Problem description -
Every entry below must be copied exactly, with nothing left out.

Stored records

`src/rtl/mult_feeder.sv`:
```
// Pairs a matrix-element stream with a vector-element stream for a multiplier pipe.
// Each side has its own FIFO. A pair issues whenever both FIFOs hold data and downstream is not stalled.
module mult_feeder #(
   parameter int ROW_WIDTH = 10,
   parameter int DEPTH_LOG = 4,
   parameter int AF_THRESH = 12
) (
   input  logic                 clk,
   input  logic                 rst,
   input  logic                 m_push_in,
   input  logic [ROW_WIDTH-1:0] m_row_in,
   input  logic [65:0]          m_val_in,
   output logic                 m_almost_full,
   input  logic                 v_push_in,
   input  logic [65:0]          v_val_in,
   output logic                 v_almost_full,
   input  logic                 stall_in,
   output logic                 push_out,
   output logic [ROW_WIDTH-1:0] row_out,
   output logic [65:0]          v0_out,
   output logic [65:0]          v1_out,
   output logic                 overflow,
   output logic [31:0]          pair_count
);

   localparam int DEPTH = 1 << DEPTH_LOG;
   localparam logic [DEPTH_LOG:0]   FULL_CNT = {1'b1, {DEPTH_LOG{1'b0}}};
   localparam logic [DEPTH_LOG:0]   ZERO_CNT = {(DEPTH_LOG+1){1'b0}};
   localparam logic [DEPTH_LOG:0]   ONE_CNT  = {{DEPTH_LOG{1'b0}}, 1'b1};
   localparam logic [DEPTH_LOG-1:0] ONE_PTR  = {{(DEPTH_LOG-1){1'b0}}, 1'b1};
   localparam logic [DEPTH_LOG:0]   AF_CNT   = (DEPTH_LOG+1)'(AF_THRESH);

   logic [ROW_WIDTH-1:0] m_row_mem [DEPTH];
   logic [65:0]          m_val_mem [DEPTH];
   logic [65:0]          v_val_mem [DEPTH];

   logic [DEPTH_LOG-1:0] m_wptr_q, m_wptr_d, m_rptr_q, m_rptr_d;
   logic [DEPTH_LOG-1:0] v_wptr_q, v_wptr_d, v_rptr_q, v_rptr_d;
   logic [DEPTH_LOG:0]   m_cnt_q, m_cnt_d, v_cnt_q, v_cnt_d;
   logic                 m_af_q, m_af_d, v_af_q, v_af_d;
   logic                 push_out_q, push_out_d;
   logic [ROW_WIDTH-1:0] row_out_q, row_out_d;
   logic [65:0]          v0_out_q, v0_out_d, v1_out_q, v1_out_d;
   logic                 overflow_q, overflow_d;
   logic [31:0]          pair_count_q, pair_count_d;

   logic issue_s, m_accept_s, v_accept_s;

   // Issue and push acceptance; a full queue takes a push only while it is popping.
   always_comb begin
      issue_s    = 1'b0;
      m_accept_s = 1'b0;
      v_accept_s = 1'b0;
      if (rst) begin
         issue_s    = 1'b0;
         m_accept_s = 1'b0;
         v_accept_s = 1'b0;
      end else begin
         issue_s    = (m_cnt_q != ZERO_CNT) && (v_cnt_q != ZERO_CNT) && !stall_in;
         m_accept_s = m_push_in && ((m_cnt_q != FULL_CNT) || issue_s);
         v_accept_s = v_push_in && ((v_cnt_q != FULL_CNT) || issue_s);
      end
   end

   // Next-state for pointers, counts, flags and the output pair register.
   always_comb begin
      m_wptr_d     = m_wptr_q;
      m_rptr_d     = m_rptr_q;
      v_wptr_d     = v_wptr_q;
      v_rptr_d     = v_rptr_q;
      m_cnt_d      = m_cnt_q;
      v_cnt_d      = v_cnt_q;
      push_out_d   = issue_s;
      row_out_d    = row_out_q;
      v0_out_d     = v0_out_q;
      v1_out_d     = v1_out_q;
      pair_count_d = pair_count_q;
      overflow_d   = overflow_q;

      if (m_accept_s) begin
         m_wptr_d = m_wptr_q + ONE_PTR;
      end else begin
         m_wptr_d = m_wptr_q;
      end
      if (v_accept_s) begin
         v_wptr_d = v_wptr_q + ONE_PTR;
      end else begin
         v_wptr_d = v_wptr_q;
      end

      if (issue_s) begin
         m_rptr_d     = m_rptr_q + ONE_PTR;
         v_rptr_d     = v_rptr_q + ONE_PTR;
         row_out_d    = m_row_mem[m_rptr_q];
         v0_out_d     = m_val_mem[m_rptr_q];
         v1_out_d     = v_val_mem[v_rptr_q];
         pair_count_d = pair_count_q + 32'd1;
      end else begin
         m_rptr_d     = m_rptr_q;
         v_rptr_d     = v_rptr_q;
         pair_count_d = pair_count_q;
      end

      case ({m_accept_s, issue_s})
         2'b10:   m_cnt_d = m_cnt_q + ONE_CNT;
         2'b01:   m_cnt_d = m_cnt_q - ONE_CNT;
         default: m_cnt_d = m_cnt_q;
      endcase
      case ({v_accept_s, issue_s})
         2'b10:   v_cnt_d = v_cnt_q + ONE_CNT;
         2'b01:   v_cnt_d = v_cnt_q - ONE_CNT;
         default: v_cnt_d = v_cnt_q;
      endcase

      if ((m_push_in && !m_accept_s) || (v_push_in && !v_accept_s)) begin
         overflow_d = !rst;
      end else begin
         overflow_d = overflow_q;
      end

      m_af_d = (m_cnt_d >= AF_CNT);
      v_af_d = (v_cnt_d >= AF_CNT);
   end

   // Queue storage; payload needs no reset since pointers gate every read.
   always_ff @(posedge clk) begin
      if (m_accept_s) begin
         m_row_mem[m_wptr_q] <= m_row_in;
         m_val_mem[m_wptr_q] <= m_val_in;
      end
      if (v_accept_s) begin
         v_val_mem[v_wptr_q] <= v_val_in;
      end
   end

   // Control and output state registers.
   always_ff @(posedge clk) begin
      if (rst) begin
         m_wptr_q     <= {DEPTH_LOG{1'b0}};
         m_rptr_q     <= {DEPTH_LOG{1'b0}};
         v_wptr_q     <= {DEPTH_LOG{1'b0}};
         v_rptr_q     <= {DEPTH_LOG{1'b0}};
         m_cnt_q      <= ZERO_CNT;
         v_cnt_q      <= ZERO_CNT;
         m_af_q       <= 1'b0;
         v_af_q       <= 1'b0;
         push_out_q   <= 1'b0;
         row_out_q    <= {ROW_WIDTH{1'b0}};
         v0_out_q     <= 66'd0;
         v1_out_q     <= 66'd0;
         overflow_q   <= 1'b0;
         pair_count_q <= 32'd0;
      end else begin
         m_wptr_q     <= m_wptr_d;
         m_rptr_q     <= m_rptr_d;
         v_wptr_q     <= v_wptr_d;
         v_rptr_q     <= v_rptr_d;
         m_cnt_q      <= m_cnt_d;
         v_cnt_q      <= v_cnt_d;
         m_af_q       <= m_af_d;
         v_af_q       <= v_af_d;
         push_out_q   <= push_out_d;
         row_out_q    <= row_out_d;
         v0_out_q     <= v0_out_d;
         v1_out_q     <= v1_out_d;
         overflow_q   <= overflow_d;
         pair_count_q <= pair_count_d;
      end
   end

   assign m_almost_full = m_af_q;
   assign v_almost_full = v_af_q;
   assign push_out      = push_out_q;
   assign row_out       = row_out_q;
   assign v0_out        = v0_out_q;
   assign v1_out        = v1_out_q;
   assign overflow      = overflow_q;
   assign pair_count    = pair_count_q;

endmodule

```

Task solution -
`src/rtl/mult_feeder.sv`:
```
// Pairs a matrix-element stream with a vector-element stream for a multiplier pipe.
// Each side has its own FIFO. A pair issues whenever both FIFOs hold data and downstream is not stalled.
module mult_feeder #(
   parameter int ROW_WIDTH = 10,
   parameter int DEPTH_LOG = 4,
   parameter int AF_THRESH = 12
) (
   input  logic                 clk,
   input  logic                 rst,
   input  logic                 m_push_in,
   input  logic [ROW_WIDTH-1:0] m_row_in,
   input  logic [65:0]          m_val_in,
   output logic                 m_almost_full,
   input  logic                 v_push_in,
   input  logic [65:0]          v_val_in,
   output logic                 v_almost_full,
   input  logic                 stall_in,
   output logic                 push_out,
   output logic [ROW_WIDTH-1:0] row_out,
   output logic [65:0]          v0_out,
   output logic [65:0]          v1_out,
   output logic                 overflow,
   output logic [31:0]          pair_count
);

   localparam int DEPTH = 1 << DEPTH_LOG;
   localparam logic [DEPTH_LOG:0]   FULL_CNT = {1'b1, {DEPTH_LOG{1'b0}}};
   localparam logic [DEPTH_LOG:0]   ZERO_CNT = {(DEPTH_LOG+1){1'b0}};
   localparam logic [DEPTH_LOG:0]   ONE_CNT  = {{DEPTH_LOG{1'b0}}, 1'b1};
   localparam logic [DEPTH_LOG-1:0] ONE_PTR  = {{(DEPTH_LOG-1){1'b0}}, 1'b1};
   localparam logic [DEPTH_LOG:0]   AF_CNT   = (DEPTH_LOG+1)'(AF_THRESH);

   logic [ROW_WIDTH-1:0] m_row_mem [DEPTH];
   logic [65:0]          m_val_mem [DEPTH];
   logic [65:0]          v_val_mem [DEPTH];

   logic [DEPTH_LOG-1:0] m_wptr_q, m_wptr_d, m_rptr_q, m_rptr_d;
   logic [DEPTH_LOG-1:0] v_wptr_q, v_wptr_d, v_rptr_q, v_rptr_d;
   logic [DEPTH_LOG:0]   m_cnt_q, m_cnt_d, v_cnt_q, v_cnt_d;
   logic                 m_af_q, m_af_d, v_af_q, v_af_d;
   logic                 push_out_q, push_out_d;
   logic [ROW_WIDTH-1:0] row_out_q, row_out_d;
   logic [65:0]          v0_out_q, v0_out_d, v1_out_q, v1_out_d;
   logic                 overflow_q, overflow_d;
   logic [31:0]          pair_count_q, pair_count_d;

   logic issue_s, m_accept_s, v_accept_s;

   // Issue and push acceptance; a full queue takes a push only while it is popping.
   always_comb begin
      issue_s    = 1'b0;
      m_accept_s = 1'b0;
      v_accept_s = 1'b0;
      if (rst) begin
         issue_s    = 1'b0;
         m_accept_s = 1'b0;
         v_accept_s = 1'b0;
      end else begin
         issue_s    = (m_cnt_q != ZERO_CNT) && (v_cnt_q != ZERO_CNT) && !stall_in;
         m_accept_s = m_push_in && ((m_cnt_q != FULL_CNT) || issue_s);
         v_accept_s = v_push_in && ((v_cnt_q != FULL_CNT) || issue_s);
      end
   end

   // Next-state for pointers, counts, flags and the output pair register.
   always_comb begin
      m_wptr_d     = m_wptr_q;
      m_rptr_d     = m_rptr_q;
      v_wptr_d     = v_wptr_q;
      v_rptr_d     = v_rptr_q;
      m_cnt_d      = m_cnt_q;
      v_cnt_d      = v_cnt_q;
      push_out_d   = issue_s;
      row_out_d    = row_out_q;
      v0_out_d     = v0_out_q;
      v1_out_d     = v1_out_q;
      pair_count_d = pair_count_q;
      overflow_d   = overflow_q;

      if (m_accept_s) begin
         m_wptr_d = m_wptr_q + ONE_PTR;
      end else begin
         m_wptr_d = m_wptr_q;
      end
      if (v_accept_s) begin
         v_wptr_d = v_wptr_q + ONE_PTR;
      end else begin
         v_wptr_d = v_wptr_q;
      end

      if (issue_s) begin
         m_rptr_d     = m_rptr_q + ONE_PTR;
         v_rptr_d     = v_rptr_q + ONE_PTR;
         row_out_d    = m_row_mem[m_rptr_q];
         v0_out_d     = m_val_mem[m_rptr_q];
         v1_out_d     = v_val_mem[v_rptr_q];
         pair_count_d = pair_count_q + 32'd1;
      end else begin
         m_rptr_d     = m_rptr_q;
         v_rptr_d     = v_rptr_q;
         pair_count_d = pair_count_q;
      end

      case ({m_accept_s, issue_s})
         2'b10:   m_cnt_d = m_cnt_q + ONE_CNT;
         2'b01:   m_cnt_d = m_cnt_q - ONE_CNT;
         default: m_cnt_d = m_cnt_q;
      endcase
      case ({v_accept_s, issue_s})
         2'b10:   v_cnt_d = v_cnt_q + ONE_CNT;
         2'b01:   v_cnt_d = v_cnt_q - ONE_CNT;
         default: v_cnt_d = v_cnt_q;
      endcase

      if ((m_push_in && !m_accept_s) || (v_push_in && !v_accept_s)) begin
         overflow_d = !rst;
      end else begin
         overflow_d = overflow_q;
      end

      m_af_d = (m_cnt_d >= AF_CNT);
      v_af_d = (v_cnt_d >= AF_CNT);
   end

   // Queue storage; payload needs no reset since pointers gate every read.
   always_ff @(posedge clk) begin
      if (m_accept_s) begin
         m_row_mem[m_wptr_q] <= m_row_in;
         m_val_mem[m_wptr_q] <= m_val_in;
      end
      if (v_accept_s) begin
         v_val_mem[v_wptr_q] <= v_val_in;
      end
   end

   // Control and output state registers.
   always_ff @(posedge clk) begin
      if (rst) begin
         m_wptr_q     <= {DEPTH_LOG{1'b0}};
         m_rptr_q     <= {DEPTH_LOG{1'b0}};
         v_wptr_q     <= {DEPTH_LOG{1'b0}};
         v_rptr_q     <= {DEPTH_LOG{1'b0}};
         m_cnt_q      <= ZERO_CNT;
         v_cnt_q      <= ZERO_CNT;
         m_af_q       <= 1'b0;
         v_af_q       <= 1'b0;
         push_out_q   <= 1'b0;
         row_out_q    <= {ROW_WIDTH{1'b0}};
         v0_out_q     <= 66'd0;
         v1_out_q     <= 66'd0;
         overflow_q   <= 1'b0;
         pair_count_q <= 32'd0;
      end else begin
         m_wptr_q     <= m_wptr_d;
         m_rptr_q     <= m_rptr_d;
         v_wptr_q     <= v_wptr_d;
         v_rptr_q     <= v_rptr_d;
         m_cnt_q      <= m_cnt_d;
         v_cnt_q      <= v_cnt_d;
         m_af_q       <= m_af_d;
         v_af_q       <= v_af_d;
         push_out_q   <= push_out_d;
         row_out_q    <= row_out_d;
         v0_out_q     <= v0_out_d;
         v1_out_q     <= v1_out_d;
         overflow_q   <= overflow_d;
         pair_count_q <= pair_count_d;
      end
   end

   assign m_almost_full = m_af_q;
   assign v_almost_full = v_af_q;
   assign push_out      = push_out_q;
   assign row_out       = row_out_q;
   assign v0_out        = v0_out_q;
   assign v1_out        = v1_out_q;
   assign overflow      = overflow_q;
   assign pair_count    = pair_count_q;

endmodule

```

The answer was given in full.